**What you need to do:** Without skipping anything, print all of the data exactly.

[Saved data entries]
^^^^

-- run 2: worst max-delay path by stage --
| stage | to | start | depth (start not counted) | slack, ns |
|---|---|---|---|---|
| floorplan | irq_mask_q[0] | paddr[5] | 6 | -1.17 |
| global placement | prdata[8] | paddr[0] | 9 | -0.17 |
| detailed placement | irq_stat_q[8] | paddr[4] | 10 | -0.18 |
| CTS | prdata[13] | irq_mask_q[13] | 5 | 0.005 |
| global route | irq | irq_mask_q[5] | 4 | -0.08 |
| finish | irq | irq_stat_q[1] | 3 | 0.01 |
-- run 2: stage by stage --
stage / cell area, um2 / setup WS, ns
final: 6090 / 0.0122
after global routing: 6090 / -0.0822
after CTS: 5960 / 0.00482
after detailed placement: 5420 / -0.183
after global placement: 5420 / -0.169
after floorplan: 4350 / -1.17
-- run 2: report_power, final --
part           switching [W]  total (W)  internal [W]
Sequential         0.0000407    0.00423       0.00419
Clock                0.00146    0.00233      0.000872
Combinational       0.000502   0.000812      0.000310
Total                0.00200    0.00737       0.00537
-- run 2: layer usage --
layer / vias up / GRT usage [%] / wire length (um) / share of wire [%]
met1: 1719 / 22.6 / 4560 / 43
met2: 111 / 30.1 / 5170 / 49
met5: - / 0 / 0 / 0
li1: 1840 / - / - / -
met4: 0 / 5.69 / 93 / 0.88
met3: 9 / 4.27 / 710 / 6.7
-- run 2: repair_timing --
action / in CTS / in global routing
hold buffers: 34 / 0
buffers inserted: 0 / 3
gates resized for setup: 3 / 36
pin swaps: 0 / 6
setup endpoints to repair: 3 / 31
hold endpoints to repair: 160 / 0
===== src/rtl/input_filter.sv =====
// per-channel on and off delay filter
`timescale 1ns/1ps
`include "sie_cfg.svh"

module input_filter
(
   // clock and reset
   input  wire logic       clk,
   input  wire logic       rst,
   // time base and settings
   input  wire logic       ms_tick,
   input  wire logic [4:0] on_steps,
   input  wire logic [4:0] off_steps,
   // channel
   input  wire logic       raw,
   output logic            filt
);

   logic [6:0] cnt_q;
   logic [7:0] target;
   logic       filt_q;

   // delay in ms picked by the direction of the pending change
   always_comb
   begin
      if (filt_q)
         target = 8'(off_steps * `DELAY_STEP_MS);
      else
         target = 8'(on_steps * `DELAY_STEP_MS);
   end

   // any bounce restarts the count, so the level must still hold at the end
   always_ff @(posedge clk)
   begin
      if (rst)
         cnt_q <= 7'h00;
      else if (raw == filt_q)
         cnt_q <= 7'h00;
      else if (ms_tick && ({1'b0, cnt_q} < target))
         cnt_q <= cnt_q + 7'h01;
   end

   always_ff @(posedge clk)
   begin
      if (rst)
         filt_q <= 1'b0;
      else if ((raw != filt_q) && ({1'b0, cnt_q} >= target))
         filt_q <= raw;
   end

   assign filt = filt_q;

endmodule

^^^^

**Output of the exercise:**
-- run 2: worst max-delay path by stage --
| stage | to | start | depth (start not counted) | slack, ns |
|---|---|---|---|---|
| floorplan | irq_mask_q[0] | paddr[5] | 6 | -1.17 |
| global placement | prdata[8] | paddr[0] | 9 | -0.17 |
| detailed placement | irq_stat_q[8] | paddr[4] | 10 | -0.18 |
| CTS | prdata[13] | irq_mask_q[13] | 5 | 0.005 |
| global route | irq | irq_mask_q[5] | 4 | -0.08 |
| finish | irq | irq_stat_q[1] | 3 | 0.01 |
-- run 2: stage by stage --
stage / cell area, um2 / setup WS, ns
final: 6090 / 0.0122
after global routing: 6090 / -0.0822
after CTS: 5960 / 0.00482
after detailed placement: 5420 / -0.183
after global placement: 5420 / -0.169
after floorplan: 4350 / -1.17
-- run 2: report_power, final --
part           switching [W]  total (W)  internal [W]
Sequential         0.0000407    0.00423       0.00419
Clock                0.00146    0.00233      0.000872
Combinational       0.000502   0.000812      0.000310
Total                0.00200    0.00737       0.00537
-- run 2: layer usage --
layer / vias up / GRT usage [%] / wire length (um) / share of wire [%]
met1: 1719 / 22.6 / 4560 / 43
met2: 111 / 30.1 / 5170 / 49
met5: - / 0 / 0 / 0
li1: 1840 / - / - / -
met4: 0 / 5.69 / 93 / 0.88
met3: 9 / 4.27 / 710 / 6.7
-- run 2: repair_timing --
action / in CTS / in global routing
hold buffers: 34 / 0
buffers inserted: 0 / 3
gates resized for setup: 3 / 36
pin swaps: 0 / 6
setup endpoints to repair: 3 / 31
hold endpoints to repair: 160 / 0
===== src/rtl/input_filter.sv =====
// per-channel on and off delay filter
`timescale 1ns/1ps
`include "sie_cfg.svh"

module input_filter
(
   // clock and reset
   input  wire logic       clk,
   input  wire logic       rst,
   // time base and settings
   input  wire logic       ms_tick,
   input  wire logic [4:0] on_steps,
   input  wire logic [4:0] off_steps,
   // channel
   input  wire logic       raw,
   output logic            filt
);

   logic [6:0] cnt_q;
   logic [7:0] target;
   logic       filt_q;

   // delay in ms picked by the direction of the pending change
   always_comb
   begin
      if (filt_q)
         target = 8'(off_steps * `DELAY_STEP_MS);
      else
         target = 8'(on_steps * `DELAY_STEP_MS);
   end

   // any bounce restarts the count, so the level must still hold at the end
   always_ff @(posedge clk)
   begin
      if (rst)
         cnt_q <= 7'h00;
      else if (raw == filt_q)
         cnt_q <= 7'h00;
      else if (ms_tick && ({1'b0, cnt_q} < target))
         cnt_q <= cnt_q + 7'h01;
   end

   always_ff @(posedge clk)
   begin
      if (rst)
         filt_q <= 1'b0;
      else if ((raw != filt_q) && ({1'b0, cnt_q} >= target))
         filt_q <= raw;
   end

   assign filt = filt_q;

endmodule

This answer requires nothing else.